━━━━━ THE DATA

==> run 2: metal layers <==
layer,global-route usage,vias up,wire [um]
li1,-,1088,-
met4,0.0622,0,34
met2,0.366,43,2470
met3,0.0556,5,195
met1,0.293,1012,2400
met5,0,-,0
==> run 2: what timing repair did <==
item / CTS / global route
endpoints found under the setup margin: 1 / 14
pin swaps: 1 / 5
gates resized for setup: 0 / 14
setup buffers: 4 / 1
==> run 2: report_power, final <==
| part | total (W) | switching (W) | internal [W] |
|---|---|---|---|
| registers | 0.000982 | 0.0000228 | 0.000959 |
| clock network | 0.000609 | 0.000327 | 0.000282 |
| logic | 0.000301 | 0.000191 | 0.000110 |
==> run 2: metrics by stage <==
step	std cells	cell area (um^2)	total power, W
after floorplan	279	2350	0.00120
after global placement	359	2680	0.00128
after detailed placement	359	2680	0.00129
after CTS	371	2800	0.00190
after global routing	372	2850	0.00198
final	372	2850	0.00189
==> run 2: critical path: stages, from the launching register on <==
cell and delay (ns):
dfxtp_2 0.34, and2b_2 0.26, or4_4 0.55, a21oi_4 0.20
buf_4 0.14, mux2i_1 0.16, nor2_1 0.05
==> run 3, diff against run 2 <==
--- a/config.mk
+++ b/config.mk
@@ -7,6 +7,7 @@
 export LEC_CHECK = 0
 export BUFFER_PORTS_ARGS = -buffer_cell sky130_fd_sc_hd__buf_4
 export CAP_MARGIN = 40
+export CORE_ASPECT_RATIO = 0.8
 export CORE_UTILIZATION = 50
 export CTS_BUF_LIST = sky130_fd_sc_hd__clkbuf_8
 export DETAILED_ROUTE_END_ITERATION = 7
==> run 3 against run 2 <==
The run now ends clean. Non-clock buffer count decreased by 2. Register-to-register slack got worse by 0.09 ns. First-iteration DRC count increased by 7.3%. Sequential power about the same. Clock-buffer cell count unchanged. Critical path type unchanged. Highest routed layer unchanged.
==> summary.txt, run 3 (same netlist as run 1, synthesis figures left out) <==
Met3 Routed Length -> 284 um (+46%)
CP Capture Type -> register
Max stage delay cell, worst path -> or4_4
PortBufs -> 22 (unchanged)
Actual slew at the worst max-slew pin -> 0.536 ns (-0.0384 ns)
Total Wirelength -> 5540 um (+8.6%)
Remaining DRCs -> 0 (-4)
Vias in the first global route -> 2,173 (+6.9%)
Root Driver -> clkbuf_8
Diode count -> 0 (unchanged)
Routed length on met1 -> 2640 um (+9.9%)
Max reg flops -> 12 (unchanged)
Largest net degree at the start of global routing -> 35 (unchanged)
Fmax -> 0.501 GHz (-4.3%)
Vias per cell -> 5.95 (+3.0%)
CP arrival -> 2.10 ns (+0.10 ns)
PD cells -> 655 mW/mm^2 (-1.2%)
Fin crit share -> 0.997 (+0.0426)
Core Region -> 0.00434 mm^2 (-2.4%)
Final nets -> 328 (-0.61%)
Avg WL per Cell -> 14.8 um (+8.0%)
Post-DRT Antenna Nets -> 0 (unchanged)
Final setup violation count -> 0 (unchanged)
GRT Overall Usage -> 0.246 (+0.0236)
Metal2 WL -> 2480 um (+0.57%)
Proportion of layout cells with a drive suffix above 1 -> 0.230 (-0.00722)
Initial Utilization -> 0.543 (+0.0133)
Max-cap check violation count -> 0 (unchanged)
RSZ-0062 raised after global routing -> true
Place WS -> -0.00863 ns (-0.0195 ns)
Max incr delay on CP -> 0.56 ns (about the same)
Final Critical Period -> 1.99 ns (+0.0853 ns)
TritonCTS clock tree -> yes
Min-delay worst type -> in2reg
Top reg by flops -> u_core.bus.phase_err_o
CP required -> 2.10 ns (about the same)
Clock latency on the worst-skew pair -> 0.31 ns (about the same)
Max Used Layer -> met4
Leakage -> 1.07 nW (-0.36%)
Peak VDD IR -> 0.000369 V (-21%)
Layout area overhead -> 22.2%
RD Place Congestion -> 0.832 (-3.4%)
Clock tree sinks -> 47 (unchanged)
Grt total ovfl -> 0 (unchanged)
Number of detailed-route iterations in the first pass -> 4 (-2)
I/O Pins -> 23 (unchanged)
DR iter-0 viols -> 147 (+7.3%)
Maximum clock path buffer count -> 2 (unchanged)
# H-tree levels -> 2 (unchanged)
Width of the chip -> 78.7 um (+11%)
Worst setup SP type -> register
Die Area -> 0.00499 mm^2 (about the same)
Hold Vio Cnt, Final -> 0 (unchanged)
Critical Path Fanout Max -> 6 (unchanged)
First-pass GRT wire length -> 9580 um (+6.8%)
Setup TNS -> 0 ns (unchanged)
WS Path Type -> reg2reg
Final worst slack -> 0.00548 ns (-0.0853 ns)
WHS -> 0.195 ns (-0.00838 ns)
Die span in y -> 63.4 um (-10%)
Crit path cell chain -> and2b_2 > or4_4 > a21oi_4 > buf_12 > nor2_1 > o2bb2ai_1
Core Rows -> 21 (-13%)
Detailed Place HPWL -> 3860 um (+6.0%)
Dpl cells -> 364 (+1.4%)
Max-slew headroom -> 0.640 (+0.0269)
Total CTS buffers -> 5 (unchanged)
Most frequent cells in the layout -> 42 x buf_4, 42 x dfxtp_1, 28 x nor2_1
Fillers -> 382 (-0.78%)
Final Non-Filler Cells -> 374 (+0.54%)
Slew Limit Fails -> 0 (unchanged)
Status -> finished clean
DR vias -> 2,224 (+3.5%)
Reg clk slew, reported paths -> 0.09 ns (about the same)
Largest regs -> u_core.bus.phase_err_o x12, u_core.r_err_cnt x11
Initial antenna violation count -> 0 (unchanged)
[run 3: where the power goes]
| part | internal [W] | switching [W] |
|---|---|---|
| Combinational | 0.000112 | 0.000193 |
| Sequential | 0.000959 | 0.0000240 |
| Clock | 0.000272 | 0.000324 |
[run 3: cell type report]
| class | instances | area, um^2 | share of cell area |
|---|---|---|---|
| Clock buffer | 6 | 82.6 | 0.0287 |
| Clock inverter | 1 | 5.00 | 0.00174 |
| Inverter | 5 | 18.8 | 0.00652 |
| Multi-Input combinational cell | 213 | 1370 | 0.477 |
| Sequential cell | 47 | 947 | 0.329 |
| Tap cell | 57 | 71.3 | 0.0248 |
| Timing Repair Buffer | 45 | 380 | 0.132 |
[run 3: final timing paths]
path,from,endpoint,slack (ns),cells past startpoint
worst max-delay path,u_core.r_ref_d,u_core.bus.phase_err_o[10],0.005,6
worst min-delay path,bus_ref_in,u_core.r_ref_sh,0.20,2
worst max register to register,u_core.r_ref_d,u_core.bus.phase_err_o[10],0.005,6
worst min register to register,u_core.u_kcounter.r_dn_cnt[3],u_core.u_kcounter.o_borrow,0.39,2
**src/rtl/fetch_queue_pkg.sv**
```systemverilog
// Shared core constants for the fetch front end.
package fetch_queue_pkg;

    localparam int          XLEN_DEF     = 32;
    localparam logic [31:0] RESET_PC_DEF = 32'h0000_0000;
    localparam logic [31:0] INST_NOP     = 32'h0000_0013;

endpackage

```
**src/rtl/fetch_queue_sync_fifo.sv**
```systemverilog
// Synchronous FIFO with flush; the head entry is visible on rdata while valid is high.
module sync_fifo
    import fetch_queue_pkg::*;
#(
    parameter int DEPTH = 4,
    parameter int WIDTH = 2 * XLEN_DEF
) (
    input  logic                       clk,
    input  logic                       rst,
    input  logic                       flush,
    input  logic                       push,
    input  logic [WIDTH-1:0]           wdata,
    input  logic                       pop,
    output logic [WIDTH-1:0]           rdata,
    output logic                       valid,
    output logic [$clog2(DEPTH):0]     level
);

    localparam int AW = $clog2(DEPTH);
    localparam int LW = AW + 1;

    logic [WIDTH-1:0] mem_q [DEPTH];
    logic [WIDTH-1:0] mem_d [DEPTH];
    logic [AW-1:0]    wr_ptr_q, wr_ptr_d;
    logic [AW-1:0]    rd_ptr_q, rd_ptr_d;
    logic [LW-1:0]    count_q, count_d;
    logic             do_push, do_pop;

    assign do_push = push && (count_q != LW'(DEPTH));
    assign do_pop  = pop && (count_q != '0);

    // Next-state for storage, pointers and occupancy; flush overrides everything.
    always_comb begin
        mem_d    = mem_q;
        wr_ptr_d = wr_ptr_q;
        rd_ptr_d = rd_ptr_q;
        count_d  = count_q;
        if (flush) begin
            wr_ptr_d = '0;
            rd_ptr_d = '0;
            count_d  = '0;
        end else begin
            if (do_push) begin
                mem_d[wr_ptr_q] = wdata;
                wr_ptr_d        = wr_ptr_q + AW'(1);
            end
            if (do_pop) begin
                rd_ptr_d = rd_ptr_q + AW'(1);
            end
            case ({do_push, do_pop})
                2'b10:   count_d = count_q + LW'(1);
                2'b01:   count_d = count_q - LW'(1);
                default: count_d = count_q;
            endcase
        end
    end

    // Pointer and occupancy registers.
    always_ff @(posedge clk or posedge rst) begin
        if (rst) begin
            wr_ptr_q <= '0;
            rd_ptr_q <= '0;
            count_q  <= '0;
        end else begin
            wr_ptr_q <= wr_ptr_d;
            rd_ptr_q <= rd_ptr_d;
            count_q  <= count_d;
        end
    end

    // Entry storage needs no reset: nothing is read before it is written.
    always_ff @(posedge clk) begin
        mem_q <= mem_d;
    end

    assign rdata = mem_q[rd_ptr_q];
    assign valid = (count_q != '0);
    assign level = count_q;

endmodule

```
**src/rtl/fetch_queue.sv**
```systemverilog
// Instruction fetch front end: issues single-cycle-latency ROM reads and buffers results.
module fetch_queue
    import fetch_queue_pkg::*;
#(
    parameter int               XLEN     = XLEN_DEF,
    parameter int               DEPTH    = 4,
    parameter logic [XLEN-1:0]  RESET_PC = XLEN'(RESET_PC_DEF)
) (
    input  logic                      clk,
    input  logic                      rst,
    input  logic                      jump_en_i,
    input  logic [XLEN-1:0]           jump_addr_i,
    input  logic                      halt_i,
    output logic                      rom_req_o,
    output logic [XLEN-1:0]           rom_addr_o,
    input  logic                      rom_rvalid_i,
    input  logic [XLEN-1:0]           rom_rdata_i,
    output logic                      inst_valid_o,
    output logic [XLEN-1:0]           inst_o,
    output logic [XLEN-1:0]           inst_addr_o,
    input  logic                      inst_ready_i,
    output logic [$clog2(DEPTH):0]    level_o
);

    localparam int LW = $clog2(DEPTH) + 1;

    typedef enum logic {
        ST_RUN  = 1'b0,
        ST_HALT = 1'b1
    } state_e;

    state_e            state_q, state_d;
    logic [XLEN-1:0]   pc_q, pc_d;
    logic              inflight_q, inflight_d;

    logic [LW-1:0]     level;
    logic [LW:0]       occupancy;
    logic              issue, push, pop;
    logic              fifo_valid;
    logic [2*XLEN-1:0] fifo_rdata;

    // Reserve a slot for the in-flight response so a push never meets a full queue.
    assign occupancy = {1'b0, level} + (LW + 1)'(inflight_q);
    assign issue     = !rst && (state_q == ST_RUN) && !halt_i && !jump_en_i
                       && (occupancy < (LW + 1)'(DEPTH));
    assign push      = rom_rvalid_i && inflight_q && !jump_en_i;
    assign pop       = fifo_valid && inst_ready_i && !jump_en_i;

    // Next pc, in-flight flag and halt state; a jump wins over issue.
    always_comb begin
        state_d    = halt_i ? ST_HALT : ST_RUN;
        pc_d       = pc_q;
        inflight_d = issue;
        if (jump_en_i) begin
            pc_d = jump_addr_i & ~XLEN'(3);
        end else if (issue) begin
            pc_d = pc_q + XLEN'(4);
        end
    end

    // Control registers.
    always_ff @(posedge clk or posedge rst) begin
        if (rst) begin
            state_q    <= ST_RUN;
            pc_q       <= RESET_PC;
            inflight_q <= 1'b0;
        end else begin
            state_q    <= state_d;
            pc_q       <= pc_d;
            inflight_q <= inflight_d;
        end
    end

    // While a request is in flight, pc has already stepped past it, so its
    // address is pc-4 (a jump clears the in-flight flag before pc is reused).
    sync_fifo #(
        .DEPTH (DEPTH),
        .WIDTH (2 * XLEN)
    ) u_fifo (
        .clk   (clk),
        .rst   (rst),
        .flush (jump_en_i),
        .push  (push),
        .wdata ({pc_q - XLEN'(4), rom_rdata_i}),
        .pop   (pop),
        .rdata (fifo_rdata),
        .valid (fifo_valid),
        .level (level)
    );

    assign rom_req_o    = issue;
    assign rom_addr_o   = pc_q;
    assign inst_valid_o = fifo_valid;
    assign inst_o       = fifo_valid ? fifo_rdata[XLEN-1:0]      : '0;
    assign inst_addr_o  = fifo_valid ? fifo_rdata[2*XLEN-1:XLEN] : '0;
    assign level_o      = level;

endmodule

```
**config.mk**
```make
export PLATFORM = sky130hd
export DESIGN_NAME = fetch_queue
export DESIGN_NICKNAME = d
export VERILOG_FILES = /design/src/rtl/fetch_queue_pkg.sv /design/src/rtl/fetch_queue_sync_fifo.sv /design/src/rtl/fetch_queue.sv
export SDC_FILE = /design/constraint.sdc
export NUM_CORES = 1
export LEC_CHECK = 0
export BUFFER_PORTS_ARGS = -buffer_cell sky130_fd_sc_hd__buf_2
export CORE_UTILIZATION = 50
export DETAILED_ROUTE_END_ITERATION = 7
export PLACE_DENSITY = 0.7
export SLEW_MARGIN = 20
export SYNTH_ARGS = -nofsm -noshare
export SYNTH_HDL_FRONTEND = slang
export SYNTH_HIERARCHICAL = 1
export SYNTH_SLANG_ARGS = --single-unit
```
**constraint.sdc**
```tcl
create_clock -name clk -period 3.73 [get_ports clk]
set_clock_uncertainty 0.05 [all_clocks]
set_input_delay 0.373 -clock clk [delete_from_list [all_inputs] [get_ports clk]]
set_output_delay 0.373 -clock clk [all_outputs]
set_load 0.005 [all_outputs]
```
==> key figures <==
Status
  • Status: finished clean

Logic synthesis
  • Syn. warnings: 6
  • Post-synth cell types: between 50 and 60
  • Synth Area per Inst: 16.3 µm²
  • #FFs+latches synth: approximately 300
  • Post-synth ARST share: around an eighth
  • Mapped cell area: between 10000 and 15000 µm²
  • Ranking of synthesized cells by area: edfxtp_1, mux4_2, dfrtp_1, and2_1, xor2_1
  • Leading area contributor after synthesis: edfxtp_1
  • Synth Instances: 786
  • Top cell type's share of synthesized area: 60.1%
  • Sequential element share of the synthesized area: 67.7%
  • Post-synth EDFFs: 256
  • Post-synth top flop: edfxtp_1

Power
  • Total power: roughly 6.8 mW
  • Seq pwr share: a little over half
  • Switching Fraction: 21.3%
  • P_sw: roughly 1.5 mW
  • Clock power share: 40.7%
  • Total power per unit cell area: around 450 nW/µm²
  • Internal Pwr Total: between 5 and 6 mW
  • Worst VDD drop: about 0.33 mV
  • Gate power share: roughly 4.7%
  • P_leak: about 5.5 nW

Setup path
  • Reg2reg end: u_fifo/level[2]$_DFFE_PP0P_
  • Worst setup EP type: output pin
  • WP data required: between 3000 and 4000 ps
  • CP arrival: 2560 ps
  • FF-to-FF Start: u_fifo/level[0]$_DFFE_PP0P_
  • R2R Setup Slk: just over 1000 ps
  • CP Class: reg -> out
  • Crit Path Max Fanout: 26
  • CP startpoint kind: register
  • Cells on worst reg2reg path: 8

Routing
  • Via density: between 5 and 6
  • Starting DRC count in detailed routing: 500
  • Met3 wire len: 1.60 mm
  • DR top layer: met4
  • DRT met1 WL: roughly 12 mm
  • Remaining antenna violation count: 0
  • Residual DRC count: 0
  • Via count: 7498
  • Routed wire per std cell: 18.9 µm
  • Met2 routed WL: ~12 mm
  • DR pass1 iterations: 5
  • Routed WL: 25.5 mm

Clock tree
  • Post-CTS setup buffers: 0
  • # resized after CTS: 0
  • Root buffer cell: clkbuf_16
  • Worst-path clk slew: 60 ps
  • Worst skew pair latency: ~550 ps
  • CTS Buffer Depth: 3
  • Num CTS Buffers: 31
  • Clock sink count: 295
  • CTS tree: yes
  • Cts hold-fix bufs: 40
  • H-tree depth: 1

GRT
  • Largest net degree at the start of global routing: between 60 and 70
  • Initial antenna violation count: 0
  • First-pass GRT wire length: 39.8 mm
  • Remaining Overflow, GRT: 0
  • Vias in the first global route: between 7000 and 8000
  • GR Util All Layers: around a fifth

Hold path
  • Worst hold path depth: 1
  • HP Class: in -> reg
  • Hold wc startpoint: rom_rdata_i[3]
  • Hold EP: u_fifo/mem_q[3]$_DFFE_PP_

Finish
  • Nets: ~1100
  • Non-filler cells, final: about 1400
  • Final instance area: roughly 15000 µm²
  • P&R area growth vs syn: 19.6%
  • N_diodes: 0
  • Share of layout cells above drive strength 1: 30.4%

Timing
  • Hold WS: about 9.7 ps
  • Worst-margin pin slew: 720 ps
  • Fin crit period: 2980 ps
  • F_max: around 0.34 GHz
  • Max_slew headroom: roughly half
  • RSZ-0062 raised after global routing: false
  • Final Cycle Share: around four fifths
  • Setup_tns: 0 ps
  • Final setup vio count: 0
  • Max-slew violation count: 0
  • Fin. Hold Viols: 0

Die
  • Die Footprint: between 20000 and 30000 µm²
  • I/O Pins: about 170
  • Core ar.: around 25000 µm²
  • Initial Utilization: between 50% and 60%
  • Floorplan row count: 58
  • Die Width: about 160 µm
  • Die Ht: 162 µm

Placed design
  • Gpl congestion: 0.821
  • Placed Instances: 1255
  • Post-placement cell area: around 14000 µm²
  • Post-DP HPWL: 16.2 mm
  • Port bufs: between 150 and 200

Flow run
  • Max-Cap Viols: 0
-- Yosys cell counts (2+ instances only) --
master,count
inv_1,15
o211ai_1,3
nand2_1,28
nand4_1,16
and3_1,5
a22oi_1,3
buf_6,7
and2_1,73
mux4_2,64
nand4b_1,2
nand3_1,15
nor4_2,3
and4_1,9
or2_2,3
a21oi_1,3
ha_1,6
nor3_1,13
buf_4,4
nor2_1,32
xnor2_1,13
dfrtp_1,39
edfxtp_1,256
nor4_4,2
a31oi_1,18
o31ai_1,10
or4_1,12
or3_1,13
buf_2,16
nor2b_1,4
nor4_1,3
clkbuf_1,26
xor2_1,24
o21ai_0,21
o2111ai_1,2
-- layout by cell type, fill, tap and decap left out, types with 5 or more instances in the layout --
master / n
clkinv_2: 6
conb_1: 10
o21ai_0: 21
clkbuf_1: 6
nand3_1: 15
ha_1: 6
inv_1: 15
clkinv_1: 8
clkbuf_16: 31
mux4_2: 64
or3_1: 12
o31ai_1: 10
buf_2: 166
and4_1: 9
nor2_1: 32
nand2_1: 28
a31oi_1: 18
and2_1: 69
or4_1: 12
xnor2_1: 13
buf_4: 15
dfrtp_1: 37
nor3_1: 13
edfxtp_1: 256
dlygate4sd3_1: 40
and3_1: 5
xor2_1: 24
nand4_1: 16
-- routing by layer --
metal | vias up | GRT usage (%)
met5 | - | 0
met4 | 0 | 4.63
met3 | 31 | 2.99
met2 | 272 | 31.4
met1 | 3715 | 28.1
li1 | 3480 | -
-- state kept, by name (all words and copies together), names as in the netlist --
register / cells
state_q: 1
rom_addr_o: 30
inflight_q: 1
u_fifo/mem_q: 256
u_fifo/level: 3
u_fifo/wr_ptr_q: 2
u_fifo/rd_ptr_q: 2
-- cell families after synthesis --
logic type / synth area share (%)
AO/OA/AOI/OAI: 3.43
XOR/XNOR: 2.53
flip-flops: 67.7
buffers and inverters: 2.75
multiplexers: 11.4
other: 0.0293
adder cells (fa/ha/maj): 0.744
AND/OR/NAND/NOR: 11.3
-- layout make-up --
class | count | area [µm²]
fillers | 1911 | 9820
flip-flops and latches | 295 | 8670
multi-input cells | 430 | 3820
repair buffers | 225 | 1420
clock buffers | 37 | 798
well taps | 330 | 413
clock inverters | 18 | 115
inverters | 15 | 56.3
-- through the flow --
stage | util (%) | setup WS [ps]
final | 60.9 | 749
after global routing | 60.9 | 575
after CTS | 60.9 | 658
after detailed placement | 55.7 | 1040
after global placement | 55.7 | 1130
after floorplan | - | 41.8
-- how the worst max path moves through the flow --
stage	start	endpoint	slack, ps	depth (start not counted)
3_5_place_dp	u_fifo/level[0]$_DFFE_PP0P_	u_fifo/level[2]$_DFFE_PP0P_	1040	8
3_3_place_gp	jump_en_i	u_fifo/mem_q[225]$_DFFE_PP_	1130	8
5_1_grt	u_fifo/rd_ptr_q[0]$_DFFE_PP0P_	inst_addr_o[28]	570	4
6_report	u_fifo/rd_ptr_q[0]$_DFFE_PP0P_	inst_addr_o[28]	750	4
4_1_cts	u_fifo/rd_ptr_q[0]$_DFFE_PP0P_	inst_addr_o[28]	660	4
2_1_floorplan	jump_en_i	u_fifo/mem_q[0]$_DFFE_PP_	40	8
-- worst max-delay path, stage by stage (launching register included) --
cell     delay [ps]
dfrtp_4         790
buf_4           370
mux4_2          530
and2_1          180
buf_2           120
-- power by group through the flow --
stage               combinational (mW)  clock (mW)  sequential, mW
detailed placement               0.287           0            3.80
finish                           0.319        2.78            3.73
global route                     0.357        2.97            3.74
CTS                              0.321        2.84            3.73
global placement                 0.277           0            3.79
floorplan                        0.183           0            3.76
(Power assumes the default switching activity.)
### src/rtl/mem_responder.sv
// Word-addressed single-port RAM responder behind a req/ready handshake.
// Latency: ready pulses LATENCY+1 cycles after the accepting edge; one access per LATENCY+2 cycles.
// Backpressure: none queued; req is only taken in IDLE or on the RESP exit edge, ignored otherwise.
module mem_responder #(
  parameter int DEPTH   = 64,
  parameter int LATENCY = 2
) (
  input  logic        clk,
  input  logic        reset,
  input  logic        req,
  input  logic        we,
  input  logic [31:0] addr,
  input  logic [31:0] wdata,
  output logic [31:0] rdata,
  output logic        ready,
  output logic        err
);

  localparam int          AW         = $clog2(DEPTH);
  localparam logic [31:0] ADDR_LIMIT = 32'(DEPTH * 4);

  typedef enum logic [1:0] {
    IDLE = 2'd0,
    WAIT = 2'd1,
    RESP = 2'd2
  } state_t;

  state_t        state_q, state_d;
  logic [3:0]    cnt_q, cnt_d;
  logic          we_q, we_d;
  logic [31:0]   addr_q, addr_d;
  logic [31:0]   wdata_q, wdata_d;
  logic [31:0]   rdata_q, rdata_d;
  logic          ready_q, ready_d;
  logic          err_q, err_d;

  logic [31:0]   mem_q [DEPTH];

  logic          fault;
  logic [AW-1:0] idx;
  logic          mem_we;

  // Decode the latched address: misaligned or beyond the array is a fault.
  always_comb begin
    fault  = (addr_q[1:0] != 2'b00) || (addr_q >= ADDR_LIMIT);
    idx    = addr_q[AW+1:2];
    mem_we = (state_q == WAIT) && (cnt_q == 4'd0) && we_q && !fault;
  end

  // Next-state logic. The RESP exit edge doubles as an acceptance edge so
  // that a held req sustains one access every LATENCY+2 cycles.
  always_comb begin
    state_d = state_q;
    cnt_d   = cnt_q;
    we_d    = we_q;
    addr_d  = addr_q;
    wdata_d = wdata_q;
    rdata_d = 32'd0;
    ready_d = 1'b0;
    err_d   = 1'b0;
    case (state_q)
      IDLE, RESP: begin
        if (req) begin
          we_d    = we;
          addr_d  = addr;
          wdata_d = wdata;
          cnt_d   = 4'(LATENCY);
          state_d = WAIT;
        end else begin
          state_d = IDLE;
        end
      end
      WAIT: begin
        if (cnt_q == 4'd0) begin
          state_d = RESP;
          ready_d = 1'b1;
          err_d   = fault;
          rdata_d = (fault || we_q) ? 32'd0 : mem_q[idx];
        end else begin
          cnt_d = cnt_q - 4'd1;
        end
      end
      default: state_d = IDLE;
    endcase
  end

  // Control state and registered outputs with synchronous active-low reset.
  always_ff @(posedge clk) begin
    if (!reset) begin
      state_q <= IDLE;
      cnt_q   <= 4'd0;
      we_q    <= 1'b0;
      addr_q  <= 32'd0;
      wdata_q <= 32'd0;
      rdata_q <= 32'd0;
      ready_q <= 1'b0;
      err_q   <= 1'b0;
    end else begin
      state_q <= state_d;
      cnt_q   <= cnt_d;
      we_q    <= we_d;
      addr_q  <= addr_d;
      wdata_q <= wdata_d;
      rdata_q <= rdata_d;
      ready_q <= ready_d;
      err_q   <= err_d;
    end
  end

  // RAM contents survive reset; a reset on the commit edge suppresses the write.
  always_ff @(posedge clk) begin
    if (reset && mem_we) begin
      mem_q[idx] <= wdata_q;
    end
  end

  assign rdata = rdata_q;
  assign ready = ready_q;
  assign err   = err_q;

endmodule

━━━━━━━━━━

#### WHAT YOU WILL DO:
Reproduce the entries above exactly, starting at their first line and finishing with the line that contains "Total Wirelength -> 5540 um (+8.6%)".

#### RESULT OF THIS TASK:
==> run 2: metal layers <==
layer,global-route usage,vias up,wire [um]
li1,-,1088,-
met4,0.0622,0,34
met2,0.366,43,2470
met3,0.0556,5,195
met1,0.293,1012,2400
met5,0,-,0
==> run 2: what timing repair did <==
item / CTS / global route
endpoints found under the setup margin: 1 / 14
pin swaps: 1 / 5
gates resized for setup: 0 / 14
setup buffers: 4 / 1
==> run 2: report_power, final <==
| part | total (W) | switching (W) | internal [W] |
|---|---|---|---|
| registers | 0.000982 | 0.0000228 | 0.000959 |
| clock network | 0.000609 | 0.000327 | 0.000282 |
| logic | 0.000301 | 0.000191 | 0.000110 |
==> run 2: metrics by stage <==
step	std cells	cell area (um^2)	total power, W
after floorplan	279	2350	0.00120
after global placement	359	2680	0.00128
after detailed placement	359	2680	0.00129
after CTS	371	2800	0.00190
after global routing	372	2850	0.00198
final	372	2850	0.00189
==> run 2: critical path: stages, from the launching register on <==
cell and delay (ns):
dfxtp_2 0.34, and2b_2 0.26, or4_4 0.55, a21oi_4 0.20
buf_4 0.14, mux2i_1 0.16, nor2_1 0.05
==> run 3, diff against run 2 <==
--- a/config.mk
+++ b/config.mk
@@ -7,6 +7,7 @@
 export LEC_CHECK = 0
 export BUFFER_PORTS_ARGS = -buffer_cell sky130_fd_sc_hd__buf_4
 export CAP_MARGIN = 40
+export CORE_ASPECT_RATIO = 0.8
 export CORE_UTILIZATION = 50
 export CTS_BUF_LIST = sky130_fd_sc_hd__clkbuf_8
 export DETAILED_ROUTE_END_ITERATION = 7
==> run 3 against run 2 <==
The run now ends clean. Non-clock buffer count decreased by 2. Register-to-register slack got worse by 0.09 ns. First-iteration DRC count increased by 7.3%. Sequential power about the same. Clock-buffer cell count unchanged. Critical path type unchanged. Highest routed layer unchanged.
==> summary.txt, run 3 (same netlist as run 1, synthesis figures left out) <==
Met3 Routed Length -> 284 um (+46%)
CP Capture Type -> register
Max stage delay cell, worst path -> or4_4
PortBufs -> 22 (unchanged)
Actual slew at the worst max-slew pin -> 0.536 ns (-0.0384 ns)
Total Wirelength -> 5540 um (+8.6%)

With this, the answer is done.